## Brief:
Return exactly the lines of the records below, starting at the line that contains "--- a/src/rtl/spi_receiver.sv" and ending at the line that contains "Area share of", with both of those lines kept.

##### Given records #####

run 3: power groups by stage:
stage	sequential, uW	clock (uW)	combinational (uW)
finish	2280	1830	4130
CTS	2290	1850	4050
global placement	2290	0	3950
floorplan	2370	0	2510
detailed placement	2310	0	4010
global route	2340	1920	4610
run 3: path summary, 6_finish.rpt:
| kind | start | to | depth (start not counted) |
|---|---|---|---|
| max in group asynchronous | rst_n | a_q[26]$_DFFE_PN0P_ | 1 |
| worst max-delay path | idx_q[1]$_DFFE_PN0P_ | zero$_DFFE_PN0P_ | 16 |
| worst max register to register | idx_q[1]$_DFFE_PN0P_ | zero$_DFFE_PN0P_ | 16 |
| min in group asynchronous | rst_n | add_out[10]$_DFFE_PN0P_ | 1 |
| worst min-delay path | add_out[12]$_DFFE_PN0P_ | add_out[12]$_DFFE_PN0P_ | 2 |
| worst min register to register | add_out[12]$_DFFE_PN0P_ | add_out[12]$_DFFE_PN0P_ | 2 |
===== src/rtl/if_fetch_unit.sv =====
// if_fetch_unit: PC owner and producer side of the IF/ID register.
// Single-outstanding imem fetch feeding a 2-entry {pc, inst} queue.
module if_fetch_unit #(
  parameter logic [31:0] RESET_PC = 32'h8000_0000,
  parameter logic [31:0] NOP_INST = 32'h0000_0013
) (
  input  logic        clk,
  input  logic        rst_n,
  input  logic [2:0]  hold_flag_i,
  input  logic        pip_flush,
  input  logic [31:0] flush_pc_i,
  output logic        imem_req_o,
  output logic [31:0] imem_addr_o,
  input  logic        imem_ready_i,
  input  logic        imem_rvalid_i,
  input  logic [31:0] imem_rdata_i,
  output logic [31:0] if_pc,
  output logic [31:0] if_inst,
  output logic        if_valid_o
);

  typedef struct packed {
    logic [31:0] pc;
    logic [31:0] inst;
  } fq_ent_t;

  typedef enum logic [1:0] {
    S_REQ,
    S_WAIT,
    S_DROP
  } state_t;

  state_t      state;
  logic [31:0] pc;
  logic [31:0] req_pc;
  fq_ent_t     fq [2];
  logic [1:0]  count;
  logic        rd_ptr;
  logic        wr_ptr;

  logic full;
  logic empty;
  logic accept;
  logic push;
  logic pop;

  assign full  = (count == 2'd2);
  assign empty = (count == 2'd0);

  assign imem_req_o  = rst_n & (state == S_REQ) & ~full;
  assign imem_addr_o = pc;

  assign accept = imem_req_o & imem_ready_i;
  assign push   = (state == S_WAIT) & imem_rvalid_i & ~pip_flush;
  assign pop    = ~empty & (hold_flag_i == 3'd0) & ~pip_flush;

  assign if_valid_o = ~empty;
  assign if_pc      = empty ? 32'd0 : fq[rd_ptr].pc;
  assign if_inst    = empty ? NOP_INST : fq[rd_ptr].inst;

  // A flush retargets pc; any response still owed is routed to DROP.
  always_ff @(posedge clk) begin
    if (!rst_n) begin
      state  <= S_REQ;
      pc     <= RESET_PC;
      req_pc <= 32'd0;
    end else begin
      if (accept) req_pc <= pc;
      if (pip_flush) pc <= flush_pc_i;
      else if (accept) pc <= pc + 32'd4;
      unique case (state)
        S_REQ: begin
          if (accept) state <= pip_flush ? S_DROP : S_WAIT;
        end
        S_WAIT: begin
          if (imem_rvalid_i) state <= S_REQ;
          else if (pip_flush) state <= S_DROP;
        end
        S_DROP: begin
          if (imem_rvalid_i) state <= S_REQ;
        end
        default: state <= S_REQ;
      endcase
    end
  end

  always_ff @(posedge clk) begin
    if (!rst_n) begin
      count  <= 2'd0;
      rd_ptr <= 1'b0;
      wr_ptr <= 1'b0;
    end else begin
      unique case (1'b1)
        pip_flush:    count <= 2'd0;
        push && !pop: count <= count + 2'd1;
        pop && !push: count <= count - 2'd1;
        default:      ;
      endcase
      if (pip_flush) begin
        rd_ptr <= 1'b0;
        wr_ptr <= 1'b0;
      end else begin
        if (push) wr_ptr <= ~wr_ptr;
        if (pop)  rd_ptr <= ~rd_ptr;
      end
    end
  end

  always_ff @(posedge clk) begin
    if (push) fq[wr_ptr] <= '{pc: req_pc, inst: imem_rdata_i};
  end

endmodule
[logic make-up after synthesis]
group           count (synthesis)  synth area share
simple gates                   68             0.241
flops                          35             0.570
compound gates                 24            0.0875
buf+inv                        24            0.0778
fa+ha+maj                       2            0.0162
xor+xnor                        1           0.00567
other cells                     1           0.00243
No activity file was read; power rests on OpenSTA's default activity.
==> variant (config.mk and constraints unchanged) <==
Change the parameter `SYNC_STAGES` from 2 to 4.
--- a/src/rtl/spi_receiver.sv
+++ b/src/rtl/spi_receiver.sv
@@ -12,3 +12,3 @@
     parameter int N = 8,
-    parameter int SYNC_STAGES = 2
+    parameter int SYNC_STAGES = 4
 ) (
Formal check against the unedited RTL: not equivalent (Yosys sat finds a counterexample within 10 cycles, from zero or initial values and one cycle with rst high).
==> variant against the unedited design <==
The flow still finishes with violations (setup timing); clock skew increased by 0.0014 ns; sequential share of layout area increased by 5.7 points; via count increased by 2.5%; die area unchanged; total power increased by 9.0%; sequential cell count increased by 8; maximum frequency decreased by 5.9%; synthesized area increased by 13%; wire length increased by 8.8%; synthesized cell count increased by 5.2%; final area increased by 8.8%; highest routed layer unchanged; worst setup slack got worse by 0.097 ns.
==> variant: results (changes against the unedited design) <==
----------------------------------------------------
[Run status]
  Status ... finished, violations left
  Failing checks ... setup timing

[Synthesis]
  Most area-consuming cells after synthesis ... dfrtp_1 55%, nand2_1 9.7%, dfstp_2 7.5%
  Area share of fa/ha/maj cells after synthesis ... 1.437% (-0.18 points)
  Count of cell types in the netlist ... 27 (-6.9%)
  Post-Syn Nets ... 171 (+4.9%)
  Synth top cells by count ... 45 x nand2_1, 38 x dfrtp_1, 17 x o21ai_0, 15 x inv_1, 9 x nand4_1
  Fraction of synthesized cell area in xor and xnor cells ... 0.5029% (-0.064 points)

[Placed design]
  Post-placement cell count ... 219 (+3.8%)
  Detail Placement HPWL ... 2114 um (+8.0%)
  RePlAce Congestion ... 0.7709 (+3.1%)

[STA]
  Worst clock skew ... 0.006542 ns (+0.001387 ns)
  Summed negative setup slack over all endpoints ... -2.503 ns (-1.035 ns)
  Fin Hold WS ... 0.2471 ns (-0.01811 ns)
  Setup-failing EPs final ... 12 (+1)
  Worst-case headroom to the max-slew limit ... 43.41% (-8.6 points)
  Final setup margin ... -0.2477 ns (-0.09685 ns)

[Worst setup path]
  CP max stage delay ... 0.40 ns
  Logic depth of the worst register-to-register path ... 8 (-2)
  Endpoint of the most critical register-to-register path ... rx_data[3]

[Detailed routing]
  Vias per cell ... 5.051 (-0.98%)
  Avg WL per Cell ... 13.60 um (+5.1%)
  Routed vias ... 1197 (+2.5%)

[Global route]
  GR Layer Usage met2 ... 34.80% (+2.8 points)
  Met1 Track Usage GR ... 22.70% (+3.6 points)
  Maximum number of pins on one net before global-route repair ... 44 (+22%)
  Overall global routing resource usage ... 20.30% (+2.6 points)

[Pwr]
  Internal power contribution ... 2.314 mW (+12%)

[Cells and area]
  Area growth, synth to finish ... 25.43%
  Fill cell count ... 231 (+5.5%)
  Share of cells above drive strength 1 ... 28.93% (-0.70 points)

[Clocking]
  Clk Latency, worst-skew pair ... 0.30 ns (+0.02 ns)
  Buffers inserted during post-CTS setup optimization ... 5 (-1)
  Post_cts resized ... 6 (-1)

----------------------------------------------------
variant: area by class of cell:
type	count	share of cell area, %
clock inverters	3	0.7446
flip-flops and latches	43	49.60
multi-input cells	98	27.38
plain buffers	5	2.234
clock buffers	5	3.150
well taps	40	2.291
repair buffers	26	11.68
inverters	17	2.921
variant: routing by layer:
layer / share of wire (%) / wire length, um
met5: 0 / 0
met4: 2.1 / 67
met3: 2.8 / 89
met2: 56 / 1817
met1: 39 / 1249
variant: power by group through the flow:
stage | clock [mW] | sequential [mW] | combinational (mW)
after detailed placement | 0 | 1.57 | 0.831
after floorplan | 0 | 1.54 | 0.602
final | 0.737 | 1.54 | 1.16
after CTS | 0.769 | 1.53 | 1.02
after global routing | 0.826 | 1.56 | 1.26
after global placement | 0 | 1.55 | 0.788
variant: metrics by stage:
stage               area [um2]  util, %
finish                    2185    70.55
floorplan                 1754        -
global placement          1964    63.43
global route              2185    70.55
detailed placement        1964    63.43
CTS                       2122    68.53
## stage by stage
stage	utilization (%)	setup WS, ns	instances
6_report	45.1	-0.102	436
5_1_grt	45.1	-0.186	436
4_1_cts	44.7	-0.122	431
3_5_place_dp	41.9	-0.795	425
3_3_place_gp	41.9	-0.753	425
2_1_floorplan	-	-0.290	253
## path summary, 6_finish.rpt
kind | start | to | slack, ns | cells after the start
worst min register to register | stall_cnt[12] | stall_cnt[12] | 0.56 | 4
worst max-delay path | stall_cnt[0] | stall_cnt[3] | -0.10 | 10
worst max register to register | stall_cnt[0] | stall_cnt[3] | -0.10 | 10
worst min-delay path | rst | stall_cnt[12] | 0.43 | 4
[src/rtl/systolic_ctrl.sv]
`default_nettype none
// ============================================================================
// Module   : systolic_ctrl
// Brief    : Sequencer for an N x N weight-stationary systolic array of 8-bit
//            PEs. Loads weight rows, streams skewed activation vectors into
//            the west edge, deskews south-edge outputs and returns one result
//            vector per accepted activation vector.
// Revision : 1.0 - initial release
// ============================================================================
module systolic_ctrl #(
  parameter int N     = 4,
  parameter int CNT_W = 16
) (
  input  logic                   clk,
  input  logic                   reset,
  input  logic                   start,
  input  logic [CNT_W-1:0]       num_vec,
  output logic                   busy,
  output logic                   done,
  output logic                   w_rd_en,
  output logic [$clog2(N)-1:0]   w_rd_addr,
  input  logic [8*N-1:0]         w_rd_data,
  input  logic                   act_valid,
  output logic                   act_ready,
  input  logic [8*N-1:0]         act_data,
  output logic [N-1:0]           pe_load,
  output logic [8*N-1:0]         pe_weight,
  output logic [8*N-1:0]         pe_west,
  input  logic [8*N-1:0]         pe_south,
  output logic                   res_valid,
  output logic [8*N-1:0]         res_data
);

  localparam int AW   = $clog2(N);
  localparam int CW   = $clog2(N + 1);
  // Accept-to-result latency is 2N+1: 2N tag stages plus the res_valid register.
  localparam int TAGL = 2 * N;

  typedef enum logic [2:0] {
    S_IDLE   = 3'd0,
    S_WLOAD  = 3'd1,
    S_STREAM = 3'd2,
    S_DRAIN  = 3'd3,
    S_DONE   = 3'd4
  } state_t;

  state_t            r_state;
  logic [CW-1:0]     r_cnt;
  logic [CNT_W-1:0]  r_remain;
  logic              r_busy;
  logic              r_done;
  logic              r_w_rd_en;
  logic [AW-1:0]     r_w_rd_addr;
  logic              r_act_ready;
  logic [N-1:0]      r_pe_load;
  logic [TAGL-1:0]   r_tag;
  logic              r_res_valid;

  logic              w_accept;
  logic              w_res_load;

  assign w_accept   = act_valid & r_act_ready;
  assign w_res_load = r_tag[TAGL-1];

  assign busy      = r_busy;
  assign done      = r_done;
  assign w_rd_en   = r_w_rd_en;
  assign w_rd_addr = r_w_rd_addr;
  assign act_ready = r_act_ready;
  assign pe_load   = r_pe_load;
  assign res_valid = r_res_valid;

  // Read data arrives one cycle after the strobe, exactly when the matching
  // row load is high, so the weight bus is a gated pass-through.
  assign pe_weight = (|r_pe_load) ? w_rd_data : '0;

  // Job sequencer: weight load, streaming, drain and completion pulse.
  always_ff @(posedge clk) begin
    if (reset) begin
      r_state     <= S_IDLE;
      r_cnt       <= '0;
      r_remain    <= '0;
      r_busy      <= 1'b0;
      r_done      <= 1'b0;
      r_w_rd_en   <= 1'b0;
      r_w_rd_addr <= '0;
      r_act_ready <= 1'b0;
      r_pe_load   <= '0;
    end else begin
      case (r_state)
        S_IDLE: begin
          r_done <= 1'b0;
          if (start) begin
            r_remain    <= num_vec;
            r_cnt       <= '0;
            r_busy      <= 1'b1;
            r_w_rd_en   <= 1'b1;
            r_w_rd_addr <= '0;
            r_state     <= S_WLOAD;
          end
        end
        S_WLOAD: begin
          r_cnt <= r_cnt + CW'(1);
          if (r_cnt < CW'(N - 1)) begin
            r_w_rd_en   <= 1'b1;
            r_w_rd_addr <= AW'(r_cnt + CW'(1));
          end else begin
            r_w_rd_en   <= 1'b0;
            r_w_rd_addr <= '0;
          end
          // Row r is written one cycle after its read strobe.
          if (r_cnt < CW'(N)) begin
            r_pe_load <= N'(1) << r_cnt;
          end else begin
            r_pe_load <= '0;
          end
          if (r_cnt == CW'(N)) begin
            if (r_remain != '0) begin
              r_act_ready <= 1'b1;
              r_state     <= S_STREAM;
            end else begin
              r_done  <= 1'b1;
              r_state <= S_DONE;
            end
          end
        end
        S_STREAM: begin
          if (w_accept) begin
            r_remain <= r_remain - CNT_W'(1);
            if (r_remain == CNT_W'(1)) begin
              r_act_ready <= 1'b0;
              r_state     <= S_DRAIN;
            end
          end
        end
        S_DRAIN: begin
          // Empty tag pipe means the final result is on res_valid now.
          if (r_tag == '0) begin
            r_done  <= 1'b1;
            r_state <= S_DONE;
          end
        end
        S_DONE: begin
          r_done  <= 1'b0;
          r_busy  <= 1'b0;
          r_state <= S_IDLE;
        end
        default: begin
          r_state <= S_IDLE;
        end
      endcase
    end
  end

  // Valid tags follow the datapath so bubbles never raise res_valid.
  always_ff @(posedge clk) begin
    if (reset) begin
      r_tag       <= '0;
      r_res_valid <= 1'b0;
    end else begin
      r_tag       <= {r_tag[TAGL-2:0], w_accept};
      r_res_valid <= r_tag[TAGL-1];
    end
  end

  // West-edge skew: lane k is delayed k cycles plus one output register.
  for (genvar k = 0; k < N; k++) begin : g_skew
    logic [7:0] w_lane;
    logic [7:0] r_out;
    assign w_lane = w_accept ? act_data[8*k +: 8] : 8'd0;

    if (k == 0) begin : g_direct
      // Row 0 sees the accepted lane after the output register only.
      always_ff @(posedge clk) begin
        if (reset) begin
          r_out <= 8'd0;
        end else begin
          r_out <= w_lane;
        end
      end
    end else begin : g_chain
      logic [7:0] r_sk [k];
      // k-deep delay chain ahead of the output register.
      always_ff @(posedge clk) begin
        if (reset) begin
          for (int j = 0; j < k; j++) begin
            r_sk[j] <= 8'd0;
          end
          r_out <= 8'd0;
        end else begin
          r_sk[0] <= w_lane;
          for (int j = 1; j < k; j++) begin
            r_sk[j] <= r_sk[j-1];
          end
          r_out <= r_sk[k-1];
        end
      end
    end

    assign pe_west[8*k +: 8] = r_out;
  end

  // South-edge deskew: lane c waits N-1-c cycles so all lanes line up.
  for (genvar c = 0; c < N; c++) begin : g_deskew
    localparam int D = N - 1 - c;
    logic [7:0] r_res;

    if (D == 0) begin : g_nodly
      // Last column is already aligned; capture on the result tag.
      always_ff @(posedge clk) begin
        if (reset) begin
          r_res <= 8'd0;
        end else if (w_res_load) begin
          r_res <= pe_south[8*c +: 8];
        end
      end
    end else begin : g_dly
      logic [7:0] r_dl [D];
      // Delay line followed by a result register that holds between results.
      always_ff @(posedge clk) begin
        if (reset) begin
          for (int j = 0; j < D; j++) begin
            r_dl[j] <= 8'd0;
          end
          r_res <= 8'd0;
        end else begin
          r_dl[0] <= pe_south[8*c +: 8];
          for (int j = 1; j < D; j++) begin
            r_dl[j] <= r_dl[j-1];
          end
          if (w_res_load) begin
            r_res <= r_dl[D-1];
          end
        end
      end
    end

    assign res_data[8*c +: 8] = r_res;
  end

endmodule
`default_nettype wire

#####

## The completed task:
--- a/src/rtl/spi_receiver.sv
+++ b/src/rtl/spi_receiver.sv
@@ -12,3 +12,3 @@
     parameter int N = 8,
-    parameter int SYNC_STAGES = 2
+    parameter int SYNC_STAGES = 4
 ) (
Formal check against the unedited RTL: not equivalent (Yosys sat finds a counterexample within 10 cycles, from zero or initial values and one cycle with rst high).
==> variant against the unedited design <==
The flow still finishes with violations (setup timing); clock skew increased by 0.0014 ns; sequential share of layout area increased by 5.7 points; via count increased by 2.5%; die area unchanged; total power increased by 9.0%; sequential cell count increased by 8; maximum frequency decreased by 5.9%; synthesized area increased by 13%; wire length increased by 8.8%; synthesized cell count increased by 5.2%; final area increased by 8.8%; highest routed layer unchanged; worst setup slack got worse by 0.097 ns.
==> variant: results (changes against the unedited design) <==
----------------------------------------------------
[Run status]
  Status ... finished, violations left
  Failing checks ... setup timing

[Synthesis]
  Most area-consuming cells after synthesis ... dfrtp_1 55%, nand2_1 9.7%, dfstp_2 7.5%
  Area share of fa/ha/maj cells after synthesis ... 1.437% (-0.18 points)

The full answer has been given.